Lambert exhibited remarkable insight in framing steady-state heat conduction in terms of energy balance when he remarked,
The heat flows gradually to the more distant parts, but at the same time travels from each part to the air. So that when the fire has burnt and been maintained long enough at the same strength, every part of the bar finally acquires a definite degree of heat because it constantly acquires as much heat from parts of the rod nearer the fire as it transmits to the more distant parts and the air. (reference , page 163)
Also insightful was Lambert’s recognition of the importance of geometry in governing the temperature profile. He observed that “there is an uncertainty because Amontons does not say what his rod looked like” (reference , page 187). Lambert’s conceptual framework played an important role in a later formulation of the heat equation by Joseph Fourier (1768-1830).
At about the time of Lambert’s experiment, Benjamin Franklin (1706-90) conceived a scheme to evaluate relative heat-conducting abilities of different metals by coating them with wax, heating them, and observing the distance to which wax would melt in different cases. During a visit to France in 1780, Franklin gave his experimental concept and the materials he had collected to Jean Ingen-Housz (1730-99), a Dutch biologist and chemist, whom he encouraged to conduct the experiments at his leisure.
Ingen-Housz coated a number of wires with wax; all had the same length and diameter, but each was of a different material. The wires were tightened in parallel between blocks of wood. Ingen-Housz then dipped one end of each wire in hot oil, taking care to dip all the wires at the same time and over the same length. He observed that the wax coat melted along all wires, but the speed of the melt propagation varied among the materials; he presumed that it varied directly with the speed with which heat ran through the various metals. 4 In all, he conducted 12 experiments using seven metals. Results from one of those experiments are shown in figure 2. Although Ingen-Housz observed some variation, he found the following order of decreasing conductivity: silver, copper, gold, tin, iron, steel, and lead.

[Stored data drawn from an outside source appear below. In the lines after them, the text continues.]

**src/rtl/rgbcc_pkg.sv**
```systemverilog
// shared types and constants for the rgb lamp color wheel and command controller
// no dependencies
package rgbcc_pkg;

   localparam logic [1:0] FUNC_TICK = 2'd0;
   localparam logic [1:0] FUNC_DIAL = 2'd1;
   localparam logic [1:0] FUNC_RF   = 2'd2;
   localparam logic [1:0] FUNC_KEY  = 2'd3;

   localparam logic [1:0] CSR_STEP  = 2'd0;
   localparam logic [1:0] CSR_UPPER = 2'd1;
   localparam logic [1:0] CSR_LOWER = 2'd2;
   localparam logic [1:0] CSR_HOLD  = 2'd3;

   localparam logic [3:0] OP_TEST0  = 4'd0;
   localparam logic [3:0] OP_TEST1  = 4'd1;
   localparam logic [3:0] OP_VOLUME = 4'd2;
   localparam logic [3:0] OP_MODE   = 4'd3;
   localparam logic [3:0] OP_COLOR  = 4'd4;
   localparam logic [3:0] OP_DUTY   = 4'd5;

   localparam logic [1:0] MODE_NIGHT = 2'd1;
   localparam logic [1:0] MODE_COLOR = 2'd2;

   localparam logic [14:0] PERIOD_DIVIDEND = 15'h6400;
   localparam logic [6:0]  DUTY_RESET      = 7'd100;
   localparam logic [14:0] PERIOD_RESET    = 15'd256;
   localparam int          DIV_STEPS       = 15;

   // controller to datapath
   typedef struct packed {
      logic apply;      // one-cycle strobe that runs the item update
      logic div_start;  // load the divider
      logic div_step;   // one quotient bit
      logic div_done;   // write period
      logic rsp_load;   // capture result
   } cmd_type;

   // datapath to controller
   typedef struct packed {
      logic need_div;
   } sts_type;

endpackage

```
**src/rtl/rgbcc_ctrl.sv**
```systemverilog
// controller state machine: sequences apply, divide and result transfer
// depends on rgbcc_pkg
module rgbcc_ctrl (
   input  logic               clock,
   input  logic               reset,
   input  logic               req_tvalid,
   output logic               req_tready,
   output logic               rsp_tvalid,
   input  logic               rsp_tready,
   input  rgbcc_pkg::sts_type sts,
   output rgbcc_pkg::cmd_type cmd
);

   typedef enum logic [3:0] {
      ST_IDLE  = 4'b0001,
      ST_APPLY = 4'b0010,
      ST_DIV   = 4'b0100,
      ST_DONE  = 4'b1000
   } state_type;

   state_type state_ff, state_in;
   logic [3:0] cnt_ff, cnt_in;
   logic       vld_ff, vld_in;

   // a new item only starts when the result register is free or draining
   assign req_tready = !reset && (state_ff == ST_IDLE) && (!vld_ff || rsp_tready);
   assign rsp_tvalid = vld_ff;

   always_comb begin
      state_in = state_ff;
      cnt_in   = cnt_ff;
      vld_in   = vld_ff && !rsp_tready;
      cmd      = '0;
      unique case (state_ff)
         ST_IDLE: begin
            if (req_tvalid && req_tready) state_in = ST_APPLY;
         end
         ST_APPLY: begin
            cmd.apply = 1'b1;
            if (sts.need_div) begin
               cmd.div_start = 1'b1;
               cnt_in   = 4'(rgbcc_pkg::DIV_STEPS - 1);
               state_in = ST_DIV;
            end else begin
               state_in = ST_DONE;
            end
         end
         ST_DIV: begin
            cmd.div_step = 1'b1;
            cnt_in = cnt_ff - 4'd1;
            if (cnt_ff == 4'd0) begin
               cmd.div_done = 1'b1;
               state_in = ST_DONE;
            end
         end
         ST_DONE: begin
            cmd.rsp_load = 1'b1;
            vld_in   = 1'b1;
            state_in = ST_IDLE;
         end
         default: state_in = ST_IDLE;
      endcase
   end

   always_ff @(posedge clock) begin
      if (reset) begin
         state_ff <= ST_IDLE;
         cnt_ff   <= '0;
         vld_ff   <= 1'b0;
      end else begin
         state_ff <= state_in;
         cnt_ff   <= cnt_in;
         vld_ff   <= vld_in;
      end
   end

   a_one_hot: assert property (@(posedge clock) disable iff (reset) $onehot(state_ff))
      else $error("state not one-hot");
   a_load_sets_valid: assert property (@(posedge clock) disable iff (reset)
      cmd.rsp_load |=> rsp_tvalid) else $error("result not shown");
   a_no_accept_busy: assert property (@(posedge clock) disable iff (reset)
      (state_ff != ST_IDLE) |-> !req_tready) else $error("accept while busy");

endmodule

```
**src/rtl/rgbcc_datapath.sv**
```systemverilog
// datapath: lamp state, item update, restoring divider and result register
// depends on rgbcc_pkg
module rgbcc_datapath (
   input  logic               clock,
   input  logic               reset,
   input  logic               csr_we,
   input  logic [1:0]         csr_addr,
   input  logic [7:0]         csr_wdata,
   input  logic               req_accept,
   input  logic [1:0]         in_func,
   input  logic               in_cw,
   input  logic [7:0]         in_head,
   input  logic [7:0]         in_a1,
   input  logic [7:0]         in_a2,
   input  logic [7:0]         in_a3,
   input  rgbcc_pkg::cmd_type cmd,
   output rgbcc_pkg::sts_type sts,
   output logic [55:0]        rsp_data
);

   logic [7:0] step_ff, upper_ff, lower_ff, holdc_ff;
   logic [7:0] tr_ff, tg_ff, tb_ff, cr_ff, cg_ff, cb_ff;
   logic [2:0] ph_ff;
   logic [7:0] hc_ff;
   logic [1:0] mode_ff, vol_ff;
   logic [6:0] duty_ff, cduty_ff, nduty_ff;
   logic [14:0] per_ff;
   logic [7:0] hdr_ff;
   // captured item
   logic [1:0] f_ff; logic cw_ff; logic [7:0] h_ff, a1_ff, a2_ff, a3_ff;
   logic rel_ff, chm_ff, vup_ff;
   // divider
   logic [14:0] q_ff; logic [6:0] rem_ff; logic [6:0] dv_ff;

   function automatic logic [7:0] rise(input logic [7:0] t, input logic [7:0] s,
                                       input logic [7:0] up);
      logic [8:0] sum;
      sum = {1'b0, t} + {1'b0, s};
      if (t < up) return sum[8] ? 8'hff : sum[7:0];
      return 8'hff;
   endfunction

   function automatic logic [7:0] fall(input logic [7:0] t, input logic [7:0] s,
                                       input logic [7:0] lo);
      if (t > lo) return (t > s) ? t - s : 8'd0;
      return 8'd0;
   endfunction

   function automatic logic [7:0] fade(input logic [7:0] c, input logic [7:0] t);
      if (c < t) return c + 8'd1;
      if (c > t) return c - 8'd1;
      return c;
   endfunction

   // item update, evaluated combinationally while cmd.apply is high
   logic [7:0] tr_n, tg_n, tb_n, cr_n, cg_n, cb_n, hc_n, hdr_n;
   logic [2:0] ph_n; logic [1:0] mode_n, vol_n;
   logic [6:0] duty_n, cduty_n, nduty_n;
   logic rel_n, chm_n, vup_n;
   logic [8:0] hc_inc;
   logic test_ok, guard;

   always_comb begin
      tr_n = tr_ff; tg_n = tg_ff; tb_n = tb_ff;
      cr_n = cr_ff; cg_n = cg_ff; cb_n = cb_ff;
      hc_n = hc_ff; ph_n = ph_ff; mode_n = mode_ff; vol_n = vol_ff;
      duty_n = duty_ff; cduty_n = cduty_ff; nduty_n = nduty_ff; hdr_n = hdr_ff;
      rel_n = 1'b0; chm_n = 1'b0; vup_n = 1'b0;
      hc_inc = {1'b0, hc_ff} + 9'd1;
      test_ok = (a1_ff == 8'h00 && a2_ff == 8'h00 && a3_ff == 8'h00) ||
                (a1_ff == 8'hff && a2_ff == 8'h00 && a3_ff == 8'hff);
      guard = (a2_ff == 8'h00) && (a3_ff == 8'h00 || a3_ff == 8'hff);
      unique case (f_ff)
         rgbcc_pkg::FUNC_TICK: begin
            cr_n = fade(cr_ff, tr_ff); cg_n = fade(cg_ff, tg_ff); cb_n = fade(cb_ff, tb_ff);
         end
         rgbcc_pkg::FUNC_DIAL: begin
            unique case (ph_ff)
               3'd0: if (cw_ff) begin
                  tr_n = rise(tr_ff, step_ff, upper_ff); tb_n = fall(tb_ff, step_ff, lower_ff);
                  if (cr_ff == 8'hff && cb_ff == 8'h00) begin ph_n = 3'd1; hc_n = '0; end
               end else begin
                  tr_n = fall(tr_ff, step_ff, lower_ff); tb_n = rise(tb_ff, step_ff, upper_ff);
                  if (cr_ff == 8'h00 && cb_ff == 8'hff) begin ph_n = 3'd5; hc_n = '0; end
               end
               3'd2: if (cw_ff) begin
                  tg_n = rise(tg_ff, step_ff, upper_ff); tr_n = fall(tr_ff, step_ff, lower_ff);
                  if (cg_ff == 8'hff && cr_ff == 8'h00) begin ph_n = 3'd3; hc_n = '0; end
               end else begin
                  tg_n = fall(tg_ff, step_ff, lower_ff); tr_n = rise(tr_ff, step_ff, upper_ff);
                  if (cg_ff == 8'h00 && cr_ff == 8'hff) begin ph_n = 3'd1; hc_n = '0; end
               end
               3'd4: if (cw_ff) begin
                  tb_n = rise(tb_ff, step_ff, upper_ff); tg_n = fall(tg_ff, step_ff, lower_ff);
                  if (cb_ff == 8'hff && cg_ff == 8'h00) begin ph_n = 3'd5; hc_n = '0; end
               end else begin
                  tb_n = fall(tb_ff, step_ff, lower_ff); tg_n = rise(tg_ff, step_ff, upper_ff);
                  if (cb_ff == 8'h00 && cg_ff == 8'hff) begin ph_n = 3'd3; hc_n = '0; end
               end
               3'd1, 3'd3, 3'd5: begin
                  hc_n = hc_inc[7:0];
                  if (hc_inc[7:0] >= holdc_ff) begin
                     hc_n = '0;
                     // hold phases step one either way, wrapping over six
                     if (cw_ff) ph_n = (ph_ff == 3'd5) ? 3'd0 : ph_ff + 3'd1;
                     else ph_n = ph_ff - 3'd1;
                  end
               end
               default: ;
            endcase
         end
         rgbcc_pkg::FUNC_KEY: chm_n = 1'b1;
         rgbcc_pkg::FUNC_RF: begin
            if (hdr_ff != {4'd0, h_ff[7:4]}) begin
               hdr_n = {4'd0, h_ff[7:4]};
               unique case (h_ff[3:0])
                  rgbcc_pkg::OP_TEST0, rgbcc_pkg::OP_TEST1: chm_n = test_ok;
                  rgbcc_pkg::OP_VOLUME:
                     if (guard && a1_ff >= 8'd1 && a1_ff <= 8'd3) begin
                        vol_n = 2'(8'd3 - a1_ff); vup_n = 1'b1;
                     end
                  rgbcc_pkg::OP_MODE:
                     if (guard && a1_ff <= 8'd1) begin
                        if (a1_ff == 8'd0) begin
                           mode_n = rgbcc_pkg::MODE_COLOR; duty_n = cduty_ff;
                        end else begin
                           mode_n = rgbcc_pkg::MODE_NIGHT; duty_n = nduty_ff;
                        end
                        rel_n = (duty_n != duty_ff);
                     end
                  rgbcc_pkg::OP_COLOR: begin
                     mode_n = rgbcc_pkg::MODE_COLOR;
                     tr_n = a1_ff; tg_n = a2_ff; tb_n = a3_ff;
                  end
                  rgbcc_pkg::OP_DUTY:
                     if (guard && a1_ff <= 8'd100) begin
                        duty_n = a1_ff[6:0];
                        rel_n = (duty_n != duty_ff);
                        if (mode_ff == rgbcc_pkg::MODE_COLOR) cduty_n = duty_n;
                        else nduty_n = duty_n;
                     end
                  default: ;
               endcase
            end
         end
         default: ;
      endcase
   end

   assign sts.need_div = rel_n && (duty_n != 7'd0);

   // restoring divide of the fixed dividend, one quotient bit per cycle
   logic [7:0] trial;
   assign trial = {rem_ff, q_ff[14]} - {1'b0, dv_ff};

   always_ff @(posedge clock) begin
      if (reset) begin
         step_ff <= 8'd5; upper_ff <= 8'd250; lower_ff <= 8'd5; holdc_ff <= 8'd10;
         tr_ff <= '0; tg_ff <= '0; tb_ff <= '0; cr_ff <= '0; cg_ff <= '0; cb_ff <= '0;
         ph_ff <= '0; hc_ff <= '0; mode_ff <= rgbcc_pkg::MODE_COLOR; vol_ff <= '0;
         duty_ff <= rgbcc_pkg::DUTY_RESET; cduty_ff <= rgbcc_pkg::DUTY_RESET;
         nduty_ff <= rgbcc_pkg::DUTY_RESET; per_ff <= rgbcc_pkg::PERIOD_RESET;
         hdr_ff <= 8'hff; rel_ff <= 1'b0; chm_ff <= 1'b0; vup_ff <= 1'b0;
      end else begin
         if (csr_we) begin
            unique case (csr_addr)
               rgbcc_pkg::CSR_STEP:  step_ff  <= csr_wdata;
               rgbcc_pkg::CSR_UPPER: upper_ff <= csr_wdata;
               rgbcc_pkg::CSR_LOWER: lower_ff <= csr_wdata;
               rgbcc_pkg::CSR_HOLD:  holdc_ff <= csr_wdata;
               default: ;
            endcase
         end
         if (cmd.apply) begin
            tr_ff <= tr_n; tg_ff <= tg_n; tb_ff <= tb_n;
            cr_ff <= cr_n; cg_ff <= cg_n; cb_ff <= cb_n;
            ph_ff <= ph_n; hc_ff <= hc_n; mode_ff <= mode_n; vol_ff <= vol_n;
            duty_ff <= duty_n; cduty_ff <= cduty_n; nduty_ff <= nduty_n; hdr_ff <= hdr_n;
            rel_ff <= rel_n; chm_ff <= chm_n; vup_ff <= vup_n;
            if (rel_n && duty_n == 7'd0) per_ff <= '0;
         end
         if (cmd.div_done) per_ff <= trial[7] ? {q_ff[13:0], 1'b0} : {q_ff[13:0], 1'b1};
      end
   end

   always_ff @(posedge clock) begin
      if (req_accept) begin
         f_ff <= in_func; cw_ff <= in_cw; h_ff <= in_head;
         a1_ff <= in_a1; a2_ff <= in_a2; a3_ff <= in_a3;
      end
      if (cmd.div_start) begin
         q_ff <= rgbcc_pkg::PERIOD_DIVIDEND; rem_ff <= '0; dv_ff <= duty_n;
      end else if (cmd.div_step && !cmd.div_done) begin
         if (trial[7]) begin
            rem_ff <= {rem_ff[5:0], q_ff[14]}; q_ff <= {q_ff[13:0], 1'b0};
         end else begin
            rem_ff <= trial[6:0]; q_ff <= {q_ff[13:0], 1'b1};
         end
      end
      if (cmd.rsp_load)
         rsp_data <= {3'd0, vup_ff, vol_ff, chm_ff, mode_ff, rel_ff, per_ff, duty_ff,
                      cb_ff, cg_ff, cr_ff};
   end

   a_div_nonzero: assert property (@(posedge clock) disable iff (reset)
      cmd.div_start |-> (duty_n != 7'd0)) else $error("divide by zero");
   a_period_rule: assert property (@(posedge clock) disable iff (reset)
      cmd.rsp_load && duty_ff == 7'd0 |-> per_ff == 15'd0) else $error("period mismatch");
   a_apply_alone: assert property (@(posedge clock) disable iff (reset)
      cmd.apply |-> !cmd.div_step && !cmd.rsp_load) else $error("command overlap");

endmodule

```
**src/rtl/rgb_color_wheel_and_command_controller.sv**
```systemverilog
// top level of the rgb lamp color wheel and command controller
// depends on rgbcc_pkg, rgbcc_ctrl and rgbcc_datapath
//
// usage:
//   req_* takes one item per transfer: fade tick, dial step, rf frame or key press.
//   rsp_* returns exactly one result per item: levels, duty, period and flags.
//   the user writes color_step (0), color_upper (1), color_lower (2), hold_count (3)
//   over csr_* only while the block is idle; the block does not enforce this. writes
//   take effect on the next clock edge.
// sequencing:
//   an accepted item runs the apply state, then the done state loads the result
//   register behind rsp_tvalid; a duty change to a nonzero value puts the divide state
//   between them, where the period 25600/duty comes from a restoring divider that
//   retires one quotient bit per cycle. one item is processed at a time.
// reset (synchronous, active high) restores the documented power-on state;
// req_tready is low while reset is high.
// when the receiver stalls the result holds in the output register; a new item
// is accepted in the cycle the held result transfers.
module rgb_color_wheel_and_command_controller (
   input  logic        clock,
   input  logic        reset,
   input  logic        req_tvalid,
   output logic        req_tready,
   input  logic [39:0] req_tdata,  // dial_clockwise, rf_head, rf_arg1, rf_arg2, rf_arg3
   input  logic [1:0]  req_tuser,  // func
   output logic        rsp_tvalid,
   input  logic        rsp_tready,
   // red, green, blue, duty_percent, timer_period, period_reload, lamp_mode,
   // play_chime, volume_level, volume_update
   output logic [55:0] rsp_tdata,
   input  logic        csr_we,
   input  logic [1:0]  csr_addr,
   input  logic [7:0]  csr_wdata
);

   rgbcc_pkg::cmd_type cmd;
   rgbcc_pkg::sts_type sts;

   rgbcc_ctrl u_ctrl (
      .clock(clock), .reset(reset),
      .req_tvalid(req_tvalid), .req_tready(req_tready),
      .rsp_tvalid(rsp_tvalid), .rsp_tready(rsp_tready),
      .sts(sts), .cmd(cmd)
   );

   rgbcc_datapath u_dp (
      .clock(clock), .reset(reset),
      .csr_we(csr_we), .csr_addr(csr_addr), .csr_wdata(csr_wdata),
      .req_accept(req_tvalid && req_tready),
      .in_func(req_tuser), .in_cw(req_tdata[0]),
      .in_head(req_tdata[8:1]), .in_a1(req_tdata[16:9]),
      .in_a2(req_tdata[24:17]), .in_a3(req_tdata[32:25]),
      .cmd(cmd), .sts(sts), .rsp_data(rsp_tdata)
   );

endmodule

```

Figure 2. In a transatlantic collaboration, Jean Ingen-Housz (left) evaluated relative conductivities of different metals based on the experimental design and materials of Benjamin Franklin (right). The idea was to coat wires of various materials with wax and see how quickly the melt line propagated when one end of the wires was heated. The figure shows melt propagation distances from the bottom for seven materials at a fixed time. In a gracious acknowledgment, Ingen-Housz stated, “If these results bring light to the question we are trying to resolve, it is to this great man that physics will be indebted, not to me, who only followed exactly the project of Mr. Franklin.”
(Propagation figure adapted from ref.

The next major contribution was that of Count Rumford (born Benjamin Thompson; 1753-1814). Motivated by the need to more efficiently clothe the Bavarian army, Rumford studied relative insulating properties of cotton, silk, wool, fur, down, and other materials. His basic apparatus, shown in figure 3, consisted of a thermometer enclosed and hermetically sealed in a carefully blown glass bulb. The bulb was evacuated or filled with a material of interest: air, water, mercury, silk, wool, fur, and so on. Rumford used one of two procedures: He either plunged the apparatus first into a hot bath and then into freezing water to observe the gradual decline in temperature as a function of time, or he reversed the process, plunging the apparatus first into freezing water and then into a hot bath. Regardless, the rate of heat loss or gain as revealed by the temperature-time relation was considered a measure of thermal conductibility. Based on his experiments, Rumford concluded, for example, that moist air was a better conductor than common air. Some of the materials he studied and their relative conducting powers 5 are mercury (1000), moist air (330), water (313), common air (80.41), rarefied air (one-fourth the density of common air; 80.23), and torricellian vacuum (55).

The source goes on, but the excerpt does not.